STEREOELECTRONIC PROPERTIES OF PHOTOSYNTHETIC AND RELATED SYSTEMS—VI. AB INITIO CONFIGURATION INTERACTION CALCULATIONS ON THE GROUND AND LOWER EXCITED SINGLET AND TRIPLET STATES OF ETHYL BACTERIOCHLOROPHYLLIDE‐a AND ETHYL BACTERIOPHEOPHORBIDE‐a‡

Abstract

Abstract— Ab initio quantum mechanical calculations on ethyl bacteriochlorophyllide‐a (Et‐BChl‐a) and ethyl bacteriopheophorbide‐a (Et‐BPheo‐a) are presented, including self‐consistent‐field (SCF) molecular orbital studies on the ground states using the molecular fragment procedure, and configuration interaction (CI) calculations on the low‐lying singlet and triplet states and absorption spectra.A characterization and comparison of many of the higher‐lying molecular orbitals obtained from the SCF studies is presented.
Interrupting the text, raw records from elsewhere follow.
From an optimization exercise on the open Yosys and OpenROAD flow, aimed at small area and a short achievable clock period; shortcuts taken in it are not production practice.
The RTL was checked by simulation tests, not by an equivalence proof against the original design.

--- flow/run.sh ---
#!/bin/bash
# synth_recipe.tcl (not shown) runs the flow's synth.tcl, then flattens the netlist and writes it again
# the make line also repeats each setting of config.mk as NAME=value (left out here)
make -C /OpenROAD-flow-scripts/flow DESIGN_CONFIG=/design/flow/config.mk WORK_HOME=/design/flow/orfs CLKGATE_MAP_FILE= SYNTH_SCRIPT=/design/flow/synth_recipe.tcl finish
--- flow/config.mk ---
export PLATFORM = sky130hd
export DESIGN_NAME = crc_units
export DESIGN_NICKNAME = crc_units
export VERILOG_FILES = /design/flow/design.v
export SDC_FILE = /design/flow/constraint.sdc
export NUM_CORES = 4
export LEC_CHECK = 0
export CAP_MARGIN = 20
export CORE_MARGIN = 2
export CORE_UTILIZATION = 25
export PLACE_DENSITY = 0.4
export SLEW_MARGIN = 20
export SYNTH_HIERARCHICAL = 1
--- flow/constraint.sdc ---
create_clock -name core_clock -period 70.0 [get_ports {clk}]
set_input_delay 14.0000 -clock core_clock [delete_from_list [all_inputs] [get_ports {clk}]]
set_output_delay 14.0000 -clock core_clock [all_outputs]
set_load 0.01 [all_outputs]
--- flow/design.v ---
module crc_engine (
    input  wire [31:0] crc_in,    
    input  wire [31:0] poly,      
    input  wire [4:0]  wm1,       
    input  wire [31:0] data,
    input  wire [1:0]  nbytes,    
    input  wire        refin,
    output wire [31:0] crc_out
);
    wire [4:0]  sh    = ~wm1;                  
    wire [31:0] mask  = 32'hFFFF_FFFF >> sh;
    wire [31:0] c_top = crc_in << sh;
    wire [31:0] p_top = poly << sh;
    reg [31:0] m;
    integer i0, t;
    always @* begin
        for (i0 = 0; i0 < 4; i0 = i0 + 1)
            for (t = 0; t < 8; t = t + 1)
                m[8*i0 + t] = refin ? data[8*i0 + t] : data[8*i0 + 7 - t];
    end
    wire [31:0] a, x;
    genvar gi;
    generate
        for (gi = 0; gi < 32; gi = gi + 1) begin : g_ax
            if (gi == 0) begin : g_a0
                assign a[0] = 1'b1;
            end else begin : g_an
                assign a[gi] = p_top[32 - gi];
            end
            assign x[gi] = c_top[31 - gi] ^ m[gi];
        end
    endgenerate
    reg [15:0] b;
    reg        s1;
    integer    n1, i1;
    always @* begin
        b = 16'd0;
        b[0] = 1'b1;
        for (n1 = 1; n1 < 16; n1 = n1 + 1) begin
            s1 = 1'b0;
            for (i1 = 0; 2 * i1 <= n1; i1 = i1 + 1)
                s1 = s1 ^ (b[i1] & a[n1 - 2 * i1]);
            b[n1] = s1;
        end
    end
    reg [15:0] f0;
    reg        s2;
    integer    n2, i2;
    always @* begin
        for (n2 = 0; n2 < 16; n2 = n2 + 1) begin
            s2 = 1'b0;
            for (i2 = 0; i2 <= n2; i2 = i2 + 1)
                s2 = s2 ^ (x[i2] & b[n2 - i2]);
            f0[n2] = s2;
        end
    end
    reg [15:0] y1, f1;
    reg        s3, s4;
    integer    n3, i3, n4, i4;
    always @* begin
        for (n3 = 0; n3 < 16; n3 = n3 + 1) begin
            s3 = x[16 + n3];
            for (i3 = 0; i3 < 16; i3 = i3 + 1)
                s3 = s3 ^ (f0[i3] & a[16 + n3 - i3]);
            y1[n3] = s3;
        end
    end
    always @* begin
        for (n4 = 0; n4 < 16; n4 = n4 + 1) begin
            s4 = 1'b0;
            for (i4 = 0; i4 <= n4; i4 = i4 + 1)
                s4 = s4 ^ (y1[i4] & b[n4 - i4]);
            f1[n4] = s4;
        end
    end
    wire [31:0] fb = {f1, f0};
    reg [31:0] q, cs;
    integer i5;
    always @* begin
        q  = 32'd0;
        cs = 32'd0;
        case (nbytes)
            2'd0: begin
                for (i5 = 0; i5 < 8; i5 = i5 + 1) q[i5] = fb[7-i5];
                cs = crc_in << 8;
            end
            2'd1: begin
                for (i5 = 0; i5 < 16; i5 = i5 + 1) q[i5] = fb[15-i5];
                cs = crc_in << 16;
            end
            default: begin
                for (i5 = 0; i5 < 32; i5 = i5 + 1) q[i5] = fb[31-i5];
                cs = 32'd0;
            end
        endcase
    end
    reg [31:0] pr;
    reg        s6;
    integer    n6, i6;
    always @* begin
        for (n6 = 0; n6 < 32; n6 = n6 + 1) begin
            s6 = 1'b0;
            for (i6 = 0; i6 <= n6; i6 = i6 + 1)
                s6 = s6 ^ (q[i6] & poly[n6 - i6]);
            pr[n6] = s6;
        end
    end
    assign crc_out = (cs ^ pr) & mask;
endmodule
The estimated first ionization potentials are 5.66 and 5.97 eV for Et‐BChl‐a and Et‐BPheo‐a, respectively.Excited state calculations show that the visible spectrum of both molecules consists of an intense, y‐polarized S1← S0 transition and a weakly‐allowed, x‐polarized S2← S0 transition. Both S1 and S2 states are 1(π, π*) in character, and are described by a four‐orbital model. Transitions to the remaining calculated states, S3‐S12, appear in the Soret region of the spectrum of both molecules. However, only transitions to S9(‘x’), S10(‘x’) and S11(‘y’) of Et‐BChl‐a, and S7(‘x’) and S10(‘y’) of Et‐BPheo‐a are of high intensity. The composition of the high intensity Soret states is 1(π, π*) and strongly “four‐orbital” in nature.The lowest triplet state, T1, is predicted to lie 9752 cm‐1 and 7880 cm‐1 above S0 for Et‐BPheo‐a and Et‐BChl‐a, respectively. In each molecule T2 and S1 are nearly degenerate, suggesting a favorable pathway for intersystem crossing. Calculated Tn← T1 transitions indicate that the y‐polarized T12← T1 transition in Et‐BChl‐a corresponds to the observed intense 24,400 cm‐1 absorption in the triplet‐triplet spectrum of BChl‐a. A similar type spectrum is also predicted for BPheo‐a.